La fin du calvaire, le début d’une nouvelle vie

En août 2007, William a reçu une réponse positive à sa demande d’autorisation de séjour pour circonstances exceptionnelles. William a donc été mis en possession d’une carte blanche d’un an. En revanche, cette carte ne lui permet pas de travailler, ce qui provoque en lui un sentiment d’incompréhension, il se sent rabaissé, il a l’impression qu’on le sous-estime. A la place, William perçoit une aide financière du Centre Public d’Action Sociale (CPAS) d’un montant de 657 euros par mois. Avec ça il doit payer son loyer et subvenir à tous ses besoins, cette aide lui permet juste de survivre. William travaille quand même volontairement 3 jours par semaine et prend des cours de néerlandais.

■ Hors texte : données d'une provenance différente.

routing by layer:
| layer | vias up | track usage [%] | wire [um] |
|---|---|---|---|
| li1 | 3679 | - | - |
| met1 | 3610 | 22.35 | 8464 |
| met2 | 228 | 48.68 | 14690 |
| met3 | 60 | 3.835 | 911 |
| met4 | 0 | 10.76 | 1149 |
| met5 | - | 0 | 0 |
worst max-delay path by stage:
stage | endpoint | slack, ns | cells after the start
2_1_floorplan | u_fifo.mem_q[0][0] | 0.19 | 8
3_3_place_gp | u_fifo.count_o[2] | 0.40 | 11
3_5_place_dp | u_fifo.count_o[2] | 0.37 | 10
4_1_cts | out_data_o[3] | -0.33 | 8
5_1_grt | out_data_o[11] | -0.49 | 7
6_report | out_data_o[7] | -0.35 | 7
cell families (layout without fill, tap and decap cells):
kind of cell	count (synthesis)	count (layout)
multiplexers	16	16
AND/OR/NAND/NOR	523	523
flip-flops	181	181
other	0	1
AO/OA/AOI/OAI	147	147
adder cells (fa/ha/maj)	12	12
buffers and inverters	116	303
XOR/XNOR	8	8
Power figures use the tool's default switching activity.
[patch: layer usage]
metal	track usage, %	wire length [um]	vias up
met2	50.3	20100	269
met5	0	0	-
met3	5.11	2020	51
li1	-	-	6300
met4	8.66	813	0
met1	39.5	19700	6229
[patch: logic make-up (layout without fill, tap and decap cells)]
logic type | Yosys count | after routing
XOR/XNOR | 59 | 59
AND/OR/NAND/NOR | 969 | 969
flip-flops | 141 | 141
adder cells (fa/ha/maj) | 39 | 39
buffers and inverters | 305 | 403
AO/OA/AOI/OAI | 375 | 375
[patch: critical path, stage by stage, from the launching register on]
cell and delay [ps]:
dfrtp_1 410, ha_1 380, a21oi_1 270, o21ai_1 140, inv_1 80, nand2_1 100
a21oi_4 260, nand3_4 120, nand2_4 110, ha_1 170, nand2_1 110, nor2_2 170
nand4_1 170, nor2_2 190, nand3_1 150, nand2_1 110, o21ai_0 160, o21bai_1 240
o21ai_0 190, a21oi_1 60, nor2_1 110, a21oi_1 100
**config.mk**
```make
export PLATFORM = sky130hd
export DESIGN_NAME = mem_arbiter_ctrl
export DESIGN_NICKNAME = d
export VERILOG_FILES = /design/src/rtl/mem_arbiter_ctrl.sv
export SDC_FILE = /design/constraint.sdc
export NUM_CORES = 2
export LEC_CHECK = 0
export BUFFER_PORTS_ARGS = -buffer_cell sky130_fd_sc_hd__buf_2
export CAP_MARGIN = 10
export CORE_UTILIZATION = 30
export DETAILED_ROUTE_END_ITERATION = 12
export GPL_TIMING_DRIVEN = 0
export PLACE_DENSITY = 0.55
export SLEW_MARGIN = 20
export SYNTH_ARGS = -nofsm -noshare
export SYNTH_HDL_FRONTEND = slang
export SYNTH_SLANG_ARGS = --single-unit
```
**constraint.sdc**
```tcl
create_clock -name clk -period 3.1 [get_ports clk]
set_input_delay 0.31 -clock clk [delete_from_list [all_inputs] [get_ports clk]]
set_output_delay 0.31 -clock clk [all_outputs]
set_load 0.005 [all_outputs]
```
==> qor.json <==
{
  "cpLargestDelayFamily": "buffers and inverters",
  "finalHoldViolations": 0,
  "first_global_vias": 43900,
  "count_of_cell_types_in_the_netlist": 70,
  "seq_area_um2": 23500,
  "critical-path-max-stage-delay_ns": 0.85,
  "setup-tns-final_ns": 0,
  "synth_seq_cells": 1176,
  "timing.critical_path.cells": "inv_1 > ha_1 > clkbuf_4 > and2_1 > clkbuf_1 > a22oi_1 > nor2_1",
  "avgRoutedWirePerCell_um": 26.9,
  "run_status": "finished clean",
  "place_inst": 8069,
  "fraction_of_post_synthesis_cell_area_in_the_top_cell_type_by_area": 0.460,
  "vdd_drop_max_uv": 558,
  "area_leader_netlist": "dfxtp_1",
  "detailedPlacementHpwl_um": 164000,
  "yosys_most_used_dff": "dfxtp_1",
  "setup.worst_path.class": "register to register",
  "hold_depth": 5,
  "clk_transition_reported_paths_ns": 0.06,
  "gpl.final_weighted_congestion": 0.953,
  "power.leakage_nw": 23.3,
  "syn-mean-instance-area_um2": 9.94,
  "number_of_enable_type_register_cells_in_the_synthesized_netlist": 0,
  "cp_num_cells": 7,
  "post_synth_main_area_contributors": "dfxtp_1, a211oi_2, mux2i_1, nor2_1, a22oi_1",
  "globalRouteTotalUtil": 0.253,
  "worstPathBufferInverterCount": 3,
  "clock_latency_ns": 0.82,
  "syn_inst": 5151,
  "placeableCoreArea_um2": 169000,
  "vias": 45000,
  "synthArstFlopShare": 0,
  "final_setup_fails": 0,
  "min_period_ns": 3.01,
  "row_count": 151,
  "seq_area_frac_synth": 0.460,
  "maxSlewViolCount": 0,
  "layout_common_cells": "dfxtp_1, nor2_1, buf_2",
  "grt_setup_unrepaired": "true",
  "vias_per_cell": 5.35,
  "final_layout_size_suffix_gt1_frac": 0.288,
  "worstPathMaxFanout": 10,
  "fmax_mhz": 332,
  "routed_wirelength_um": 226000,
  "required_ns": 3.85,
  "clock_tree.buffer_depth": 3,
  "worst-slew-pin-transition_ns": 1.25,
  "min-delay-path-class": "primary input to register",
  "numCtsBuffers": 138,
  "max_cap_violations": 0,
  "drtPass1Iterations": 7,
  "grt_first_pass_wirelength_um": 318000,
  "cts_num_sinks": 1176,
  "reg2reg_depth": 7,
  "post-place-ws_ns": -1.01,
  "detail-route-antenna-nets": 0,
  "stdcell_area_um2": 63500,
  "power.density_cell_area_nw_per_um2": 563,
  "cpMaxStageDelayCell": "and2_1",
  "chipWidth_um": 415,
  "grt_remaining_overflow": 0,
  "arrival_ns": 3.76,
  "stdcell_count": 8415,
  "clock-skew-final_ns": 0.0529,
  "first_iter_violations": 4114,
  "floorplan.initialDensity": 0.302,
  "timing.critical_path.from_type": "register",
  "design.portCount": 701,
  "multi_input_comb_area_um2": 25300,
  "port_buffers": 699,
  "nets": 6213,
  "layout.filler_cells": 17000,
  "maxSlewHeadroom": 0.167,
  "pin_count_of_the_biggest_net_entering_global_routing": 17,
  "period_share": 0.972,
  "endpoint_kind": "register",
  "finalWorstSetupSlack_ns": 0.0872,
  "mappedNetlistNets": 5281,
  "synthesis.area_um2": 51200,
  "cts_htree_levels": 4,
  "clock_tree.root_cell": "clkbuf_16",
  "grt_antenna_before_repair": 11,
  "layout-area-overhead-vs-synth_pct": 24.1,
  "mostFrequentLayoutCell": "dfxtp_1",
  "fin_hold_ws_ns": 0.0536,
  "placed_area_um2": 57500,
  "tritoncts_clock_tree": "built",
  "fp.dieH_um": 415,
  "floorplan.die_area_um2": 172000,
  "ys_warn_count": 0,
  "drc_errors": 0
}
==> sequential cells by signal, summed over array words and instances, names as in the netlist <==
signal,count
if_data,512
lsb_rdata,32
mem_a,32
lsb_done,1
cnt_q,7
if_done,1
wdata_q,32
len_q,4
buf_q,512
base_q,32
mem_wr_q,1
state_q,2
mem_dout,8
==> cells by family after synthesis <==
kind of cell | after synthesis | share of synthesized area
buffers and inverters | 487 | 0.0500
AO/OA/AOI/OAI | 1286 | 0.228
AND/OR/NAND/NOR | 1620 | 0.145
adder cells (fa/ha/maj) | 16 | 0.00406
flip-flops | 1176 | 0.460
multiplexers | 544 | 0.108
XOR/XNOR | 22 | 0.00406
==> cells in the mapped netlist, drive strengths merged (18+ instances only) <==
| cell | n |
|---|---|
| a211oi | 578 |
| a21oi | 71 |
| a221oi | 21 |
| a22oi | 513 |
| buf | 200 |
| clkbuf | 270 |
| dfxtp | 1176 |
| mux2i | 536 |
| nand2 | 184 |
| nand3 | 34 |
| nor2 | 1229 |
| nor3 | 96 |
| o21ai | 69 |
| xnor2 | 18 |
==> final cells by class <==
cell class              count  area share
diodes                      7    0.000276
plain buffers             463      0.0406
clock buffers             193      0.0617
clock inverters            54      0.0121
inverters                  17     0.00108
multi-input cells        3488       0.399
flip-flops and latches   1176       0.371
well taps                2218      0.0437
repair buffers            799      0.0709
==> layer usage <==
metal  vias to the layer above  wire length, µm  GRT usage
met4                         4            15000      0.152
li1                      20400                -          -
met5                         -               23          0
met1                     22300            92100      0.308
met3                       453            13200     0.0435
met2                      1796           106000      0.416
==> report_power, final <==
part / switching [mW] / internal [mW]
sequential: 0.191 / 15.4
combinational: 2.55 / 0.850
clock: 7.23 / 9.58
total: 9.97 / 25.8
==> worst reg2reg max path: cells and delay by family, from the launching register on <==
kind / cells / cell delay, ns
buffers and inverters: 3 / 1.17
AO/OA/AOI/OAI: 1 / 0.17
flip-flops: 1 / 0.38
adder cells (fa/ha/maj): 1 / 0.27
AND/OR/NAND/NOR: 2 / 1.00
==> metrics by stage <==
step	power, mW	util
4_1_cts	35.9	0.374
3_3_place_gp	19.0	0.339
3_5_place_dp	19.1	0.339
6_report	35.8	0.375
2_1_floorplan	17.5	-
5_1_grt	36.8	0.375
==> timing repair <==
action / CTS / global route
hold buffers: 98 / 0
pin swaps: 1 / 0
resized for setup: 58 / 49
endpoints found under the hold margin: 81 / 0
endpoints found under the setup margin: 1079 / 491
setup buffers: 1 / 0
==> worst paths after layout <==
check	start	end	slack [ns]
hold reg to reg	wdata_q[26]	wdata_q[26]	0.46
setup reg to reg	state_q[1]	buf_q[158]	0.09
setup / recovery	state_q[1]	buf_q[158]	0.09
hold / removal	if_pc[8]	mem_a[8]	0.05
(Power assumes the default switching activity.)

Début 2008, il a reçu une réponse positive à sa dernière demande d’asile, William a été enfin reconnu réfugié au bout de 8 ans d’errance et après 7 demandes d’asile en Europe !!! A ce jour, William ne boit plus d’alcool depuis un an et trois mois. Il devrait recevoir une nouvelle carte blanche qui lui donnera, cette fois-ci, l’autorisation de travailler.